[BioC] expanding factors for lm

Mon Apr 18 17:55:24 CEST 2005

Hello,

I've a rather general question related to factors that I'd like to use in linear models (for siRNA design):

I have two nucleotid positions for a gene (say NC1 and NC2), and 'A', 'T', 'C', 'G' are the 4 possible values for each nucleotide. There's a normal distributed response I measure for some genes, and I'd like to know which nucleotide type (A,T,C or G) is significant at each position (NC1 and NC2 and possibly with interactions).

I see two possibilities for coding these factors:

Two factors NC1 and NC2 each with levels A T C and G

or 8 factors with levels 0 or 1 (i.e. boolean):

A1 T1 C1 G1 A2 T2 C2 and G2

Which solution would be most appropriate?

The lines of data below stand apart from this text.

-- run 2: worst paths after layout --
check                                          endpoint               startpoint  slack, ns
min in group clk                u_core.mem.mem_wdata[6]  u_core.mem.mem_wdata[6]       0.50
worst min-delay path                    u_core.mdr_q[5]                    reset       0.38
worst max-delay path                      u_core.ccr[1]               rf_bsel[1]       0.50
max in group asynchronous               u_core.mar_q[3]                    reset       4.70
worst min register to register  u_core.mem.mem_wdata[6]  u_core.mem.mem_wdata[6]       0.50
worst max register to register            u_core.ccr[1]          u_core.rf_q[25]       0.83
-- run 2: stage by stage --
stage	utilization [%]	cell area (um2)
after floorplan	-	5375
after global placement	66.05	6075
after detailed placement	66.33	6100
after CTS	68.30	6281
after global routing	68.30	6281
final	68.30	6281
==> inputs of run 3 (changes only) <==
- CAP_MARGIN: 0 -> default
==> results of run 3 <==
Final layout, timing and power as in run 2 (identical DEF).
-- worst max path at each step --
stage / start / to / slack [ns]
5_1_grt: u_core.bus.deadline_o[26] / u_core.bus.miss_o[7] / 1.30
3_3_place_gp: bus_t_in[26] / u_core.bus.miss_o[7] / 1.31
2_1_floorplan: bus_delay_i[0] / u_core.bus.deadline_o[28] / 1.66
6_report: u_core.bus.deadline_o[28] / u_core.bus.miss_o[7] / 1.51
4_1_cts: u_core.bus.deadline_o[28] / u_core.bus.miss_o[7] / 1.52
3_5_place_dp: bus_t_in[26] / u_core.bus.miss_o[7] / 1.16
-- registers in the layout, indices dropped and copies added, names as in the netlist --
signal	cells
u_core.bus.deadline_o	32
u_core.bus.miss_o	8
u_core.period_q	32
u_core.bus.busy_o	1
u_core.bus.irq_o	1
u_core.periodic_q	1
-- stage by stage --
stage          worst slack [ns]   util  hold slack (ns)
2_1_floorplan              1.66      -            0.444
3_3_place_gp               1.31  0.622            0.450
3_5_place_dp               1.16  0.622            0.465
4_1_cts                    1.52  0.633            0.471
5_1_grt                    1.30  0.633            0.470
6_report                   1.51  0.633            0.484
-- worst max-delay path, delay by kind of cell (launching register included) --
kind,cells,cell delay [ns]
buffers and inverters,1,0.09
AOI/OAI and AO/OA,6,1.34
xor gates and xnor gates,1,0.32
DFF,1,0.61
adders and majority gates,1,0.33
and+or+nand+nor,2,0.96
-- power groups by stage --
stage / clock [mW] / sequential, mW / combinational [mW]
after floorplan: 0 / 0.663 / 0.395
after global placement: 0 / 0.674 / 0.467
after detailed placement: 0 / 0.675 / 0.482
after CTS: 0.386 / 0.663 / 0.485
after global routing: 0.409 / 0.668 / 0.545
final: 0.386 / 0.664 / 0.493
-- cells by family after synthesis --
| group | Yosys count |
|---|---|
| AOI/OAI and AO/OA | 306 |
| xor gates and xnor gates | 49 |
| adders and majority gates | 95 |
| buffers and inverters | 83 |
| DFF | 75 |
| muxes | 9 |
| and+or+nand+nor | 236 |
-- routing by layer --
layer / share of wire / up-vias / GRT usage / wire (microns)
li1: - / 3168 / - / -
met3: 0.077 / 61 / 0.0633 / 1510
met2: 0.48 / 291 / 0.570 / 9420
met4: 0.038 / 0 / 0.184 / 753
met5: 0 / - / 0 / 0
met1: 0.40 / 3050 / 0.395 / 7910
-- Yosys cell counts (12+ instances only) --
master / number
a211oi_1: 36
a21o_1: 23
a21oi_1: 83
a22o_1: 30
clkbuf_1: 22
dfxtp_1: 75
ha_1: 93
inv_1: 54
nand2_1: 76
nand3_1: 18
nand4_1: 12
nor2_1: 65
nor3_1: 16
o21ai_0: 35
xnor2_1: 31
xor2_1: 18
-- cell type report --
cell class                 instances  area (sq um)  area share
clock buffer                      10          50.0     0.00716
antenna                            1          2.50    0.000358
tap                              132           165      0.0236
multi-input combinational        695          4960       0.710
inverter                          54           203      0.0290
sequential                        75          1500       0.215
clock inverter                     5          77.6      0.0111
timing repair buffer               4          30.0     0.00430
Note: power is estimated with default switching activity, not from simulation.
<file path="config.mk">
export PLATFORM = sky130hd
export DESIGN_NAME = wb_read_capture
export DESIGN_NICKNAME = d
export VERILOG_FILES = /design/src/rtl/wb_read_capture.sv
export SDC_FILE = /design/constraint.sdc
export NUM_CORES = 1
export LEC_CHECK = 0
export BUFFER_PORTS_ARGS = -buffer_cell sky130_fd_sc_hd__buf_2
export CAP_MARGIN = 20
export CORE_UTILIZATION = 50
export CTS_CLUSTER_DIAMETER = 120
export CTS_CLUSTER_SIZE = 8
export DETAILED_ROUTE_END_ITERATION = 7
export GPL_TIMING_DRIVEN = 0
export HOLD_SLACK_MARGIN = 0.15
export PLACE_DENSITY_LB_ADDON = 0.05
export SYNTH_ARGS = -nofsm -noshare
export SYNTH_HDL_FRONTEND = slang
export SYNTH_SLANG_ARGS = --single-unit
</file>
<file path="constraint.sdc">
create_clock -name clk_i -period 3.15 [get_ports clk_i]
set_clock_uncertainty 0.2 [all_clocks]
set_input_delay 0.315 -clock clk_i [delete_from_list [all_inputs] [get_ports clk_i]]
set_output_delay 0.315 -clock clk_i [all_outputs]
set_load 0.05 [all_outputs]
</file>
## src/rtl/rollover_tally.sv

```systemverilog
// Two-digit BCD tally of rising edges on a modulo counter's wrap output, with a freezable display and a captured fraction.
// Latency: one Store edge from Q_in rising to the display update. Backpressure: none; Hold freezes only the display.
module rollover_tally #(
  parameter int TENS_MAX = 9,
  parameter bit SAT      = 1'b0
) (
  input  logic       Store,
  input  logic       Reset,
  input  logic       Q_in,
  input  logic [2:0] B_in,
  input  logic       Enable,
  input  logic       Hold,
  input  logic       Clear,
  output logic [3:0] Ones,
  output logic [3:0] Tens,
  output logic [2:0] Frac,
  output logic       Overflow,
  output logic [1:0] State
);

  typedef enum logic [1:0] {
    IDLE = 2'b00,
    RUN  = 2'b01,
    HOLD = 2'b10
  } state_t;

  state_t     state, state_nxt;
  logic       q_prev;
  logic       evt, inc, at_max;
  logic [3:0] tally_ones, tally_tens;
  logic [3:0] ones_nxt, tens_nxt;

  assign evt    = Q_in & ~q_prev;
  assign inc    = evt & ((state == RUN) | (state == HOLD));
  assign at_max = (tally_tens == 4'(TENS_MAX)) && (tally_ones == 4'd9);
  assign State  = state;

  always_comb begin
    state_nxt = state;
    case (state)
      IDLE:    if (Enable) state_nxt = RUN;
      RUN:     if (!Enable) state_nxt = IDLE;
               else if (Hold) state_nxt = HOLD;
      HOLD:    if (!Enable) state_nxt = IDLE;
               else if (!Hold) state_nxt = RUN;
      default: state_nxt = IDLE;
    endcase
  end

  // Clear wins over a coincident event, so no wrap or saturation is seen.
  always_comb begin
    ones_nxt = tally_ones;
    tens_nxt = tally_tens;
    if (Clear) begin
      ones_nxt = 4'd0;
      tens_nxt = 4'd0;
    end else if (inc) begin
      if (at_max) begin
        if (!SAT) begin
          ones_nxt = 4'd0;
          tens_nxt = 4'd0;
        end
      end else if (tally_ones == 4'd9) begin
        ones_nxt = 4'd0;
        tens_nxt = tally_tens + 4'd1;
      end else begin
        ones_nxt = tally_ones + 4'd1;
      end
    end
  end

  always_ff @(posedge Store) begin
    if (Reset) begin
      state      <= IDLE;
      q_prev     <= 1'b0;
      tally_ones <= 4'd0;
      tally_tens <= 4'd0;
      Ones       <= 4'd0;
      Tens       <= 4'd0;
      Frac       <= 3'd0;
      Overflow   <= 1'b0;
    end else begin
      state      <= state_nxt;
      q_prev     <= Q_in;
      tally_ones <= ones_nxt;
      tally_tens <= tens_nxt;
      Overflow   <= inc & at_max & ~Clear;
      if (Clear) begin
        Ones <= 4'd0;
        Tens <= 4'd0;
        Frac <= 3'd0;
      end else begin
        // Display tracks the tally except while frozen in HOLD.
        if (state_nxt != HOLD) begin
          Ones <= ones_nxt;
          Tens <= tens_nxt;
        end
        if (state == RUN && state_nxt == HOLD) Frac <= B_in;
      end
    end
  end

endmodule
```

I think about two main differences between the two possibilities:

1. Interpretation of the results. The model with 2 factors and 4 levels might be more difficult to interpret since e.g. a treatment contrast would be the effect of 3 nucleotide types (T,C or G) relative to the first nucleotide ('A') whereas the model with 8 factors directly tells you that having this nucleotide/position (coded by 1) is significant or not. ANOVA would also be easier to interpret for the 8 factor model.

2. Different degrees of freedom (more factors with less DFs). When there are many nucleotide positions many factors need to be stimated by only relatively few measurements (the dependent variable).

Any comments and discussion is appreciated,

	kind regards,

	Arne